The data needs to be returned in full, exactly as it reads.

----------------

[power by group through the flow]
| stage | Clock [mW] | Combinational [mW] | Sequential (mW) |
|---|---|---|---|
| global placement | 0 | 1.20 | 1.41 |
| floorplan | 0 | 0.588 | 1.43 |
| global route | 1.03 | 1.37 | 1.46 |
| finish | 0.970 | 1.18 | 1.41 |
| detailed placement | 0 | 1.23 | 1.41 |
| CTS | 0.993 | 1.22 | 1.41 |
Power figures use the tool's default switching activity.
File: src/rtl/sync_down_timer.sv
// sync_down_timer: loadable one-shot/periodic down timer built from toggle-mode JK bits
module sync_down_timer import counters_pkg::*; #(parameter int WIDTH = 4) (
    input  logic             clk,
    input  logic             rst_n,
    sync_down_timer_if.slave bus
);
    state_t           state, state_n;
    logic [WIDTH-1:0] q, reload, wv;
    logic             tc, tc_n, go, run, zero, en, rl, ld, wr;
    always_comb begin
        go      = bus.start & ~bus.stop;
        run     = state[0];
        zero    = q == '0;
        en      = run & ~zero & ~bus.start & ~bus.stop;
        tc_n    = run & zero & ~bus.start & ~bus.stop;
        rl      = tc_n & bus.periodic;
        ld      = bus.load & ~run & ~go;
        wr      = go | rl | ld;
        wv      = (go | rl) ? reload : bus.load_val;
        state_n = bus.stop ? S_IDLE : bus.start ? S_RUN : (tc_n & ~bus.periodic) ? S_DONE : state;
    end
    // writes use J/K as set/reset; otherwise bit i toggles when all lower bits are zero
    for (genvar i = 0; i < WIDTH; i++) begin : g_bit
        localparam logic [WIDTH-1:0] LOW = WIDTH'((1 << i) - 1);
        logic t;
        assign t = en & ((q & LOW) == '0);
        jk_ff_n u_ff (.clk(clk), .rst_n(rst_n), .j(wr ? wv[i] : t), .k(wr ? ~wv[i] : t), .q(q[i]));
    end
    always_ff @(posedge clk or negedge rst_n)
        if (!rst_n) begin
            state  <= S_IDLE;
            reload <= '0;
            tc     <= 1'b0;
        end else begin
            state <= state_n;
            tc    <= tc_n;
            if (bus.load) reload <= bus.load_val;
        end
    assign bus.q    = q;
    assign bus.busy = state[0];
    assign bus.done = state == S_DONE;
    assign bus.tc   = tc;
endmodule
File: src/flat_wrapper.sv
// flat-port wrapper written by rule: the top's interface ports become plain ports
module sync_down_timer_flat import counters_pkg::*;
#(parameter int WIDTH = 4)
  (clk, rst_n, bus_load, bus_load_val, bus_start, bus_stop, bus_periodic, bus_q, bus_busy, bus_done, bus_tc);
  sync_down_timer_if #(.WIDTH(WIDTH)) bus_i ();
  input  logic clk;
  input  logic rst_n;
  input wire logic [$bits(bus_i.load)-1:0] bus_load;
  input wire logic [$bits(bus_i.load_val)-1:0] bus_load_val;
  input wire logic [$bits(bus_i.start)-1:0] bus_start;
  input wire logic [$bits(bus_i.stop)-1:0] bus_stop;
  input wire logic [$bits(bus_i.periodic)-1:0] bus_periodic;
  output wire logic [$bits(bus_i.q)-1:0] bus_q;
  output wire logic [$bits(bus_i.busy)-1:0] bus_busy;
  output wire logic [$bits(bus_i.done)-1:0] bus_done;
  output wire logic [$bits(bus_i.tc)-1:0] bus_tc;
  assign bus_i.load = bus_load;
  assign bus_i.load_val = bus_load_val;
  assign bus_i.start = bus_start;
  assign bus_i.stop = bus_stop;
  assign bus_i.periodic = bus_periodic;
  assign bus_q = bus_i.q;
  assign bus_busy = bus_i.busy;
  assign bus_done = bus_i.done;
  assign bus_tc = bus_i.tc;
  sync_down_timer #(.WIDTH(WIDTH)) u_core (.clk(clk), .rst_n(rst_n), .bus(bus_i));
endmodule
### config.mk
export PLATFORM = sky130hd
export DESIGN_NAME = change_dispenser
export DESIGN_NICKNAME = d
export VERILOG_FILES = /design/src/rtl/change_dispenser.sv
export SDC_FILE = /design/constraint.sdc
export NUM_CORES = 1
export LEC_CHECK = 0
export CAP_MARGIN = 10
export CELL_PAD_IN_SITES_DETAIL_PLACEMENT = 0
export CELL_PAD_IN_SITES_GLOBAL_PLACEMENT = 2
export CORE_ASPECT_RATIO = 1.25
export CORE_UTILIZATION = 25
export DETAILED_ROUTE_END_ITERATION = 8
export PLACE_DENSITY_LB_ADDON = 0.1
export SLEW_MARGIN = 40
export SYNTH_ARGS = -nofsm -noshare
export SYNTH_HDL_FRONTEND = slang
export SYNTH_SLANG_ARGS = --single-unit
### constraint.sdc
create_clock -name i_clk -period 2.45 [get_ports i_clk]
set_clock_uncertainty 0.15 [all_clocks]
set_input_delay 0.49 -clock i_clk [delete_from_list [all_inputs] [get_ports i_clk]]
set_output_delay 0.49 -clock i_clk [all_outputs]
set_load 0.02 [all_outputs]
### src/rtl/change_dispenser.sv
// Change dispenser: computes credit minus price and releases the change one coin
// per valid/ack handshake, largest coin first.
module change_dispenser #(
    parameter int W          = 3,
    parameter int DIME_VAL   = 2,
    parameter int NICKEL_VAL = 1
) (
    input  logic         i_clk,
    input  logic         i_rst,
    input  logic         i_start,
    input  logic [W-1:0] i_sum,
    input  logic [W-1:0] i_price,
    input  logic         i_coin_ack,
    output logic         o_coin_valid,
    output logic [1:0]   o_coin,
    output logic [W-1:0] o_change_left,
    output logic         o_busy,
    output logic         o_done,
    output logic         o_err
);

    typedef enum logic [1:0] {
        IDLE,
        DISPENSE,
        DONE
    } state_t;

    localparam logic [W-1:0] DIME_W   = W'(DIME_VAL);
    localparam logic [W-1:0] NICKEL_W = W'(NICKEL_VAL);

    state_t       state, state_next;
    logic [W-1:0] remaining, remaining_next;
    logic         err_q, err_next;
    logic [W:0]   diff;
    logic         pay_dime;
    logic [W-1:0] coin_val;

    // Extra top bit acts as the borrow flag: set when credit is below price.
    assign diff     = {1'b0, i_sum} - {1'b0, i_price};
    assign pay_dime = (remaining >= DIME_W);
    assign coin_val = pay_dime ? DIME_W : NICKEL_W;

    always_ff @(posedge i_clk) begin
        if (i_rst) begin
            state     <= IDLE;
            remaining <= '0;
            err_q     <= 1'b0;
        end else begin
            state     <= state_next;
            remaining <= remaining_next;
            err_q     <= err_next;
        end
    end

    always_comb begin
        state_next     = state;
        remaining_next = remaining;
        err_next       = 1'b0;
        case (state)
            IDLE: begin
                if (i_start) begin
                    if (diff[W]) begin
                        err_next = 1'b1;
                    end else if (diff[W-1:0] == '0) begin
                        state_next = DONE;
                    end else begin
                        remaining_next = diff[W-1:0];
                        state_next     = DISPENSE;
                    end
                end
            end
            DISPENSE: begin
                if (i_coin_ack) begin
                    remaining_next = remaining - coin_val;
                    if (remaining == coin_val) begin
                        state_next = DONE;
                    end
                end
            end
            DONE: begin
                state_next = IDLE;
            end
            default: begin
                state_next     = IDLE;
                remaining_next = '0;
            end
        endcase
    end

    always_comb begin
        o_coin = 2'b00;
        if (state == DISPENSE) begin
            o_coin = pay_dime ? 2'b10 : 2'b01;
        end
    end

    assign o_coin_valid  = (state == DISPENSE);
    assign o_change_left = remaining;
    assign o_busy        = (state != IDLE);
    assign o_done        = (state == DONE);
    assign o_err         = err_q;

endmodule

----------------

Task output:
[power by group through the flow]
| stage | Clock [mW] | Combinational [mW] | Sequential (mW) |
|---|---|---|---|
| global placement | 0 | 1.20 | 1.41 |
| floorplan | 0 | 0.588 | 1.43 |
| global route | 1.03 | 1.37 | 1.46 |
| finish | 0.970 | 1.18 | 1.41 |
| detailed placement | 0 | 1.23 | 1.41 |
| CTS | 0.993 | 1.22 | 1.41 |
Power figures use the tool's default switching activity.
File: src/rtl/sync_down_timer.sv
// sync_down_timer: loadable one-shot/periodic down timer built from toggle-mode JK bits
module sync_down_timer import counters_pkg::*; #(parameter int WIDTH = 4) (
    input  logic             clk,
    input  logic             rst_n,
    sync_down_timer_if.slave bus
);
    state_t           state, state_n;
    logic [WIDTH-1:0] q, reload, wv;
    logic             tc, tc_n, go, run, zero, en, rl, ld, wr;
    always_comb begin
        go      = bus.start & ~bus.stop;
        run     = state[0];
        zero    = q == '0;
        en      = run & ~zero & ~bus.start & ~bus.stop;
        tc_n    = run & zero & ~bus.start & ~bus.stop;
        rl      = tc_n & bus.periodic;
        ld      = bus.load & ~run & ~go;
        wr      = go | rl | ld;
        wv      = (go | rl) ? reload : bus.load_val;
        state_n = bus.stop ? S_IDLE : bus.start ? S_RUN : (tc_n & ~bus.periodic) ? S_DONE : state;
    end
    // writes use J/K as set/reset; otherwise bit i toggles when all lower bits are zero
    for (genvar i = 0; i < WIDTH; i++) begin : g_bit
        localparam logic [WIDTH-1:0] LOW = WIDTH'((1 << i) - 1);
        logic t;
        assign t = en & ((q & LOW) == '0);
        jk_ff_n u_ff (.clk(clk), .rst_n(rst_n), .j(wr ? wv[i] : t), .k(wr ? ~wv[i] : t), .q(q[i]));
    end
    always_ff @(posedge clk or negedge rst_n)
        if (!rst_n) begin
            state  <= S_IDLE;
            reload <= '0;
            tc     <= 1'b0;
        end else begin
            state <= state_n;
            tc    <= tc_n;
            if (bus.load) reload <= bus.load_val;
        end
    assign bus.q    = q;
    assign bus.busy = state[0];
    assign bus.done = state == S_DONE;
    assign bus.tc   = tc;
endmodule
File: src/flat_wrapper.sv
// flat-port wrapper written by rule: the top's interface ports become plain ports
module sync_down_timer_flat import counters_pkg::*;
#(parameter int WIDTH = 4)
  (clk, rst_n, bus_load, bus_load_val, bus_start, bus_stop, bus_periodic, bus_q, bus_busy, bus_done, bus_tc);
  sync_down_timer_if #(.WIDTH(WIDTH)) bus_i ();
  input  logic clk;
  input  logic rst_n;
  input wire logic [$bits(bus_i.load)-1:0] bus_load;
  input wire logic [$bits(bus_i.load_val)-1:0] bus_load_val;
  input wire logic [$bits(bus_i.start)-1:0] bus_start;
  input wire logic [$bits(bus_i.stop)-1:0] bus_stop;
  input wire logic [$bits(bus_i.periodic)-1:0] bus_periodic;
  output wire logic [$bits(bus_i.q)-1:0] bus_q;
  output wire logic [$bits(bus_i.busy)-1:0] bus_busy;
  output wire logic [$bits(bus_i.done)-1:0] bus_done;
  output wire logic [$bits(bus_i.tc)-1:0] bus_tc;
  assign bus_i.load = bus_load;
  assign bus_i.load_val = bus_load_val;
  assign bus_i.start = bus_start;
  assign bus_i.stop = bus_stop;
  assign bus_i.periodic = bus_periodic;
  assign bus_q = bus_i.q;
  assign bus_busy = bus_i.busy;
  assign bus_done = bus_i.done;
  assign bus_tc = bus_i.tc;
  sync_down_timer #(.WIDTH(WIDTH)) u_core (.clk(clk), .rst_n(rst_n), .bus(bus_i));
endmodule
### config.mk
export PLATFORM = sky130hd
export DESIGN_NAME = change_dispenser
export DESIGN_NICKNAME = d
export VERILOG_FILES = /design/src/rtl/change_dispenser.sv
export SDC_FILE = /design/constraint.sdc
export NUM_CORES = 1
export LEC_CHECK = 0
export CAP_MARGIN = 10
export CELL_PAD_IN_SITES_DETAIL_PLACEMENT = 0
export CELL_PAD_IN_SITES_GLOBAL_PLACEMENT = 2
export CORE_ASPECT_RATIO = 1.25
export CORE_UTILIZATION = 25
export DETAILED_ROUTE_END_ITERATION = 8
export PLACE_DENSITY_LB_ADDON = 0.1
export SLEW_MARGIN = 40
export SYNTH_ARGS = -nofsm -noshare
export SYNTH_HDL_FRONTEND = slang
export SYNTH_SLANG_ARGS = --single-unit
### constraint.sdc
create_clock -name i_clk -period 2.45 [get_ports i_clk]
set_clock_uncertainty 0.15 [all_clocks]
set_input_delay 0.49 -clock i_clk [delete_from_list [all_inputs] [get_ports i_clk]]
set_output_delay 0.49 -clock i_clk [all_outputs]
set_load 0.02 [all_outputs]
### src/rtl/change_dispenser.sv
// Change dispenser: computes credit minus price and releases the change one coin
// per valid/ack handshake, largest coin first.
module change_dispenser #(
    parameter int W          = 3,
    parameter int DIME_VAL   = 2,
    parameter int NICKEL_VAL = 1
) (
    input  logic         i_clk,
    input  logic         i_rst,
    input  logic         i_start,
    input  logic [W-1:0] i_sum,
    input  logic [W-1:0] i_price,
    input  logic         i_coin_ack,
    output logic         o_coin_valid,
    output logic [1:0]   o_coin,
    output logic [W-1:0] o_change_left,
    output logic         o_busy,
    output logic         o_done,
    output logic         o_err
);

    typedef enum logic [1:0] {
        IDLE,
        DISPENSE,
        DONE
    } state_t;

    localparam logic [W-1:0] DIME_W   = W'(DIME_VAL);
    localparam logic [W-1:0] NICKEL_W = W'(NICKEL_VAL);

    state_t       state, state_next;
    logic [W-1:0] remaining, remaining_next;
    logic         err_q, err_next;
    logic [W:0]   diff;
    logic         pay_dime;
    logic [W-1:0] coin_val;

    // Extra top bit acts as the borrow flag: set when credit is below price.
    assign diff     = {1'b0, i_sum} - {1'b0, i_price};
    assign pay_dime = (remaining >= DIME_W);
    assign coin_val = pay_dime ? DIME_W : NICKEL_W;

    always_ff @(posedge i_clk) begin
        if (i_rst) begin
            state     <= IDLE;
            remaining <= '0;
            err_q     <= 1'b0;
        end else begin
            state     <= state_next;
            remaining <= remaining_next;
            err_q     <= err_next;
        end
    end

    always_comb begin
        state_next     = state;
        remaining_next = remaining;
        err_next       = 1'b0;
        case (state)
            IDLE: begin
                if (i_start) begin
                    if (diff[W]) begin
                        err_next = 1'b1;
                    end else if (diff[W-1:0] == '0) begin
                        state_next = DONE;
                    end else begin
                        remaining_next = diff[W-1:0];
                        state_next     = DISPENSE;
                    end
                end
            end
            DISPENSE: begin
                if (i_coin_ack) begin
                    remaining_next = remaining - coin_val;
                    if (remaining == coin_val) begin
                        state_next = DONE;
                    end
                end
            end
            DONE: begin
                state_next = IDLE;
            end
            default: begin
                state_next     = IDLE;
                remaining_next = '0;
            end
        endcase
    end

    always_comb begin
        o_coin = 2'b00;
        if (state == DISPENSE) begin
            o_coin = pay_dime ? 2'b10 : 2'b01;
        end
    end

    assign o_coin_valid  = (state == DISPENSE);
    assign o_change_left = remaining;
    assign o_busy        = (state != IDLE);
    assign o_done        = (state == DONE);
    assign o_err         = err_q;

endmodule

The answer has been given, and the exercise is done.